Of all the entries below, retype only the lines from the one with "cell flux accumulator." through the one with "while it works.", exactly as they appear.

* [Records shown]

______

File: src/hdl/quoted_whitespace_tokenizer_core_defines.svh
// Assertion macros shared by the tokenizer RTL.
`ifndef QUOTED_WHITESPACE_TOKENIZER_CORE_DEFINES_SVH
`define QUOTED_WHITESPACE_TOKENIZER_CORE_DEFINES_SVH

`ifndef NO_ASSERTIONS
// Same-cycle implication, checked on clk, idle while arst_n is low
`define QWT_ASSERT_IMP(label, ante, cons, msg) \
	label: assert property (@(posedge clk) disable iff (!arst_n) (ante) |-> (cons)) \
		else $error(msg);
// Next-cycle implication, checked on clk, idle while arst_n is low
`define QWT_ASSERT_NXT(label, ante, cons, msg) \
	label: assert property (@(posedge clk) disable iff (!arst_n) (ante) |=> (cons)) \
		else $error(msg);
`else
`define QWT_ASSERT_IMP(label, ante, cons, msg)
`define QWT_ASSERT_NXT(label, ante, cons, msg)
`endif

`endif

File: src/hdl/qwt_pkg.sv
// Types and constants of the quoted whitespace tokenizer.
package qwt_pkg;

	localparam int unsigned MAX_STRING_BYTES_DEF = 65536;
	localparam logic [9:0]  MAX_TOKENS_RST       = 10'd64;

	localparam logic [7:0] CHAR_QUOTE  = 8'h22;
	localparam logic [7:0] CHAR_BSLASH = 8'h5C;
	localparam logic [7:0] CHAR_SPACE  = 8'h20;
	localparam logic [7:0] CHAR_TAB    = 8'h09;
	localparam logic [7:0] CHAR_CR     = 8'h0D;

	typedef enum logic [1:0] {
		MODE_IDLE,
		MODE_PLAIN,
		MODE_QUOTED
	} mode_t;

	// Scanner control state carried between bytes
	typedef struct packed {
		mode_t      mode;
		logic       esc;
		logic [9:0] found;
	} scan_ctl_t;

	typedef struct packed {
		logic [7:0] char_byte;
		logic       end_of_string;
	} in_item_t;

	typedef struct packed {
		logic        token_valid;
		logic [15:0] token_start;
		logic [15:0] token_length;
		logic [9:0]  token_index;
		logic        was_quoted;
		logic        string_done;
		logic [9:0]  token_count;
	} out_item_t;

endpackage
**config.mk**
```make
export PLATFORM = sky130hd
export DESIGN_NAME = three_position_onoff_controller_top
export DESIGN_NICKNAME = d
export VERILOG_FILES = /design/src/rtl/tpoc_pkg.sv /design/src/rtl/tpoc_cfg.sv /design/src/rtl/tpoc_core.sv /design/src/rtl/three_position_onoff_controller_top.sv
export SDC_FILE = /design/constraint.sdc
export NUM_CORES = 1
export LEC_CHECK = 0
export ABC_AREA = 1
export BUFFER_PORTS_ARGS = -buffer_cell sky130_fd_sc_hd__buf_2
export CORE_UTILIZATION = 66
export DETAILED_ROUTE_END_ITERATION = 6
export GPL_TIMING_DRIVEN = 0
export PLACE_DENSITY_LB_ADDON = 0.1
export SETUP_SLACK_MARGIN = 0.05
export SLEW_MARGIN = 20
export SYNTH_ARGS = -nofsm -noshare
export SYNTH_HDL_FRONTEND = slang
export SYNTH_SLANG_ARGS = --single-unit
```
**constraint.sdc**
```tcl
create_clock -name clk -period 25.5 [get_ports clk]
set_clock_uncertainty 0.15 [all_clocks]
set_input_delay 7.65 -clock clk [delete_from_list [all_inputs] [get_ports clk]]
set_output_delay 7.65 -clock clk [all_outputs]
set_load 0.02 [all_outputs]
```
### src/sv/clamped_cell_flux_accumulator.sv
`timescale 1ns / 1ps

// Clamped cell flux accumulator.
// in_i carries one update beat: a cell index and a signed Q15.8 flux amount.
// out_o carries one result beat per update: status, new cell total, hotspot
// flag, Q1.16 clamp ratio, log slot and log word, and the three saturating
// counters. cfg_we_i/cfg_wdata_i write the clamp limit (Q15.8).
// The block takes one update at a time and drops in_i.ready while it works.
// A trapped update goes straight to the done state. A normal update reads
// the cell memory, adds, compares and writes back, then scales the total for
// the log. A clamped update also runs the bit-serial divider for the ratio,
// one bit per cycle, between the compare and the scale step.
// The next update is taken the cycle after the result is loaded.
// The result sits in an output register; when the receiver stalls, the block
// finishes the next update and then holds it until the register is free.
// Reset clears the counters, marks every cell as zero (per-cell valid bits),
// and sets the clamp limit to 100.0; the block is ready right after reset.
module clamped_cell_flux_accumulator import ccfa_pkg::*; (
  input  logic         clk_i,
  input  logic         rst_ni,
  input  logic         cfg_we_i,
  input  logic [FLUX_W-1:0] cfg_wdata_i,
  ccfa_in_if.sink      in_i,
  ccfa_out_if.source   out_o
);

  typedef enum logic [2:0] {
    S_IDLE,
    S_READ,
    S_CHECK,
    S_DIV,
    S_SCALE,
    S_DONE
  } state_e;

  state_e              state_q;
  flux_t               clamp_q;
  logic [CELLS-1:0]    cell_vld_q;
  flux_t               flux_mem [CELLS];
  flux_t               rd_q;
  logic [INDEX_W-1:0]  idx_q;
  flux_t               amt_q;
  logic                trap_q;
  logic [SUM_W-1:0]    sum_q;
  flux_t               total_q;
  logic                hot_q;
  logic [RATIO_W-1:0]  ratio_q;
  logic [PROD_W-1:0]   prod_q;
  cnt_t                acc_cnt_q;
  cnt_t                hot_cnt_q;
  cnt_t                trap_cnt_q;

  logic                out_valid_q;
  logic                out_status_q;
  flux_t               out_total_q;
  logic                out_hot_q;
  logic [RATIO_W-1:0]  out_ratio_q;
  logic [SLOT_W-1:0]   out_slot_q;
  logic [LOG_W-1:0]    out_word_q;
  cnt_t                out_acc_q;
  cnt_t                out_hcnt_q;
  cnt_t                out_tcnt_q;

  logic                in_fire;
  logic                in_bad;
  logic [ADDR_W-1:0]   in_addr;
  logic [ADDR_W-1:0]   addr_q;
  logic                hot_now;
  flux_t               total_now;
  logic                div_start;
  logic                div_done;
  logic [RATIO_FRAC-1:0] div_quo;
  logic                out_free;
  logic [PCT_W-1:0]    pct;
  cnt_t                acc_next;

  assign in_i.ready = (state_q == S_IDLE);
  assign in_fire    = in_i.valid && in_i.ready;
  assign in_bad     = ({1'b0, in_i.cell_index} >= CELL_LIMIT) || in_i.flux_amount[AMOUNT_W-1];
  assign in_addr    = in_i.cell_index[ADDR_W-1:0];
  assign addr_q     = idx_q[ADDR_W-1:0];

  assign hot_now    = sum_q > {1'b0, clamp_q};
  assign total_now  = hot_now ? clamp_q : sum_q[FLUX_W-1:0];
  assign div_start  = (state_q == S_CHECK) && hot_now;
  assign out_free   = !out_valid_q || out_o.ready;

  // log field: total * 100 / 256, saturated to 16 bits
  assign pct = (|prod_q[PROD_W-1:PCT_W+8]) ? PCT_MAX : prod_q[PCT_W+7:8];
  assign acc_next = sat_inc(acc_cnt_q);

  ccfa_div u_div (
    .clk_i      (clk_i),
    .rst_ni     (rst_ni),
    .start_i    (div_start),
    .dividend_i (clamp_q),
    .divisor_i  (sum_q),
    .done_o     (div_done),
    .quo_o      (div_quo)
  );

  // cell memory: one write port, one registered read port
  always_ff @(posedge clk_i) begin
    if (state_q == S_CHECK) begin
      flux_mem[addr_q] <= total_now;
    end
    if (in_fire) begin
      rd_q <= flux_mem[in_addr];
    end
  end

  always_ff @(posedge clk_i or negedge rst_ni) begin
    if (!rst_ni) begin
      clamp_q    <= CLAMP_RESET;
      cell_vld_q <= '0;
    end else begin
      if (cfg_we_i) begin
        clamp_q <= cfg_wdata_i;
      end
      if (state_q == S_CHECK) begin
        cell_vld_q[addr_q] <= 1'b1;
      end
    end
  end

  always_ff @(posedge clk_i or negedge rst_ni) begin
    if (!rst_ni) begin
      state_q      <= S_IDLE;
      idx_q        <= '0;
      amt_q        <= '0;
      trap_q       <= 1'b0;
      sum_q        <= '0;
      total_q      <= '0;
      hot_q        <= 1'b0;
      ratio_q      <= '0;
      prod_q       <= '0;
      acc_cnt_q    <= '0;
      hot_cnt_q    <= '0;
      trap_cnt_q   <= '0;
      out_valid_q  <= 1'b0;
      out_status_q <= 1'b0;
      out_total_q  <= '0;
      out_hot_q    <= 1'b0;
      out_ratio_q  <= '0;
      out_slot_q   <= '0;
      out_word_q   <= '0;
      out_acc_q    <= '0;
      out_hcnt_q   <= '0;
      out_tcnt_q   <= '0;
    end else begin
      if (out_valid_q && out_o.ready && (state_q != S_DONE)) begin
        out_valid_q <= 1'b0;
      end
      unique case (state_q)
        S_IDLE: begin
          if (in_fire) begin
            idx_q   <= in_i.cell_index;
            amt_q   <= in_i.flux_amount[FLUX_W-1:0];
            trap_q  <= in_bad;
            state_q <= in_bad ? S_DONE : S_READ;
          end
        end
        S_READ: begin
          // a cell never written since reset reads as zero
          sum_q   <= {1'b0, (cell_vld_q[addr_q] ? rd_q : flux_t'(0))} + {1'b0, amt_q};
          state_q <= S_CHECK;
        end
        S_CHECK: begin
          total_q <= total_now;
          hot_q   <= hot_now;
          ratio_q <= RATIO_ONE;
          state_q <= hot_now ? S_DIV : S_SCALE;
        end
        S_DIV: begin
          if (div_done) begin
            ratio_q <= {1'b0, div_quo};
            state_q <= S_SCALE;
          end
        end
        S_SCALE: begin
          prod_q  <= PROD_W'(total_q) * PROD_W'(SCALE_MUL);
          state_q <= S_DONE;
        end
        S_DONE: begin
          if (out_free) begin
            out_valid_q  <= 1'b1;
            out_status_q <= trap_q;
            if (trap_q) begin
              trap_cnt_q   <= sat_inc(trap_cnt_q);
              out_tcnt_q   <= sat_inc(trap_cnt_q);
              out_acc_q    <= acc_cnt_q;
              out_hcnt_q   <= hot_cnt_q;
              out_total_q  <= '0;
              out_hot_q    <= 1'b0;
              out_ratio_q  <= '0;
              out_slot_q   <= '0;
              out_word_q   <= '0;
            end else begin
              acc_cnt_q    <= acc_next;
              out_acc_q    <= acc_next;
              out_tcnt_q   <= trap_cnt_q;
              if (hot_q) begin
                hot_cnt_q  <= sat_inc(hot_cnt_q);
                out_hcnt_q <= sat_inc(hot_cnt_q);
              end else begin
                out_hcnt_q <= hot_cnt_q;
              end
              out_total_q  <= total_q;
              out_hot_q    <= hot_q;
              out_ratio_q  <= ratio_q;
              out_slot_q   <= acc_cnt_q[SLOT_W-1:0];
              out_word_q   <= {8'h00, LOG_TAG, 8'h00, idx_q, pct};
            end
            state_q <= S_IDLE;
          end
        end
        default: state_q <= S_IDLE;
      endcase
    end
  end

  assign out_o.valid          = out_valid_q;
  assign out_o.status         = out_status_q;
  assign out_o.cell_total     = out_total_q;
  assign out_o.hotspot        = out_hot_q;
  assign out_o.clamp_ratio    = out_ratio_q;
  assign out_o.log_slot       = out_slot_q;
  assign out_o.log_word       = out_word_q;
  assign out_o.accepted_count = out_acc_q;
  assign out_o.hotspot_count  = out_hcnt_q;
  assign out_o.trap_count     = out_tcnt_q;

`ifndef SYNTHESIS
  a_div_only_in_div: assert property (@(posedge clk_i) disable iff (!rst_ni)
    div_done |-> state_q == S_DIV)
    else $error("divider finished outside the divide state");

  a_trap_fields_zero: assert property (@(posedge clk_i) disable iff (!rst_ni)
    (out_o.valid && out_o.status) |-> (out_o.cell_total == '0 && !out_o.hotspot
      && out_o.clamp_ratio == '0 && out_o.log_word == '0))
    else $error("trapped result carries nonzero fields");

  a_ratio_one: assert property (@(posedge clk_i) disable iff (!rst_ni)
    (out_o.valid && !out_o.status && !out_o.hotspot) |-> out_o.clamp_ratio == RATIO_ONE)
    else $error("unclamped result without unit ratio");

  a_ratio_below_one: assert property (@(posedge clk_i) disable iff (!rst_ni)
    (out_o.valid && out_o.hotspot) |-> !out_o.clamp_ratio[RATIO_FRAC])
    else $error("clamped ratio not below one");
`endif

endmodule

______

* [Solved exercise]
// Clamped cell flux accumulator.
// in_i carries one update beat: a cell index and a signed Q15.8 flux amount.
// out_o carries one result beat per update: status, new cell total, hotspot
// flag, Q1.16 clamp ratio, log slot and log word, and the three saturating
// counters. cfg_we_i/cfg_wdata_i write the clamp limit (Q15.8).
// The block takes one update at a time and drops in_i.ready while it works.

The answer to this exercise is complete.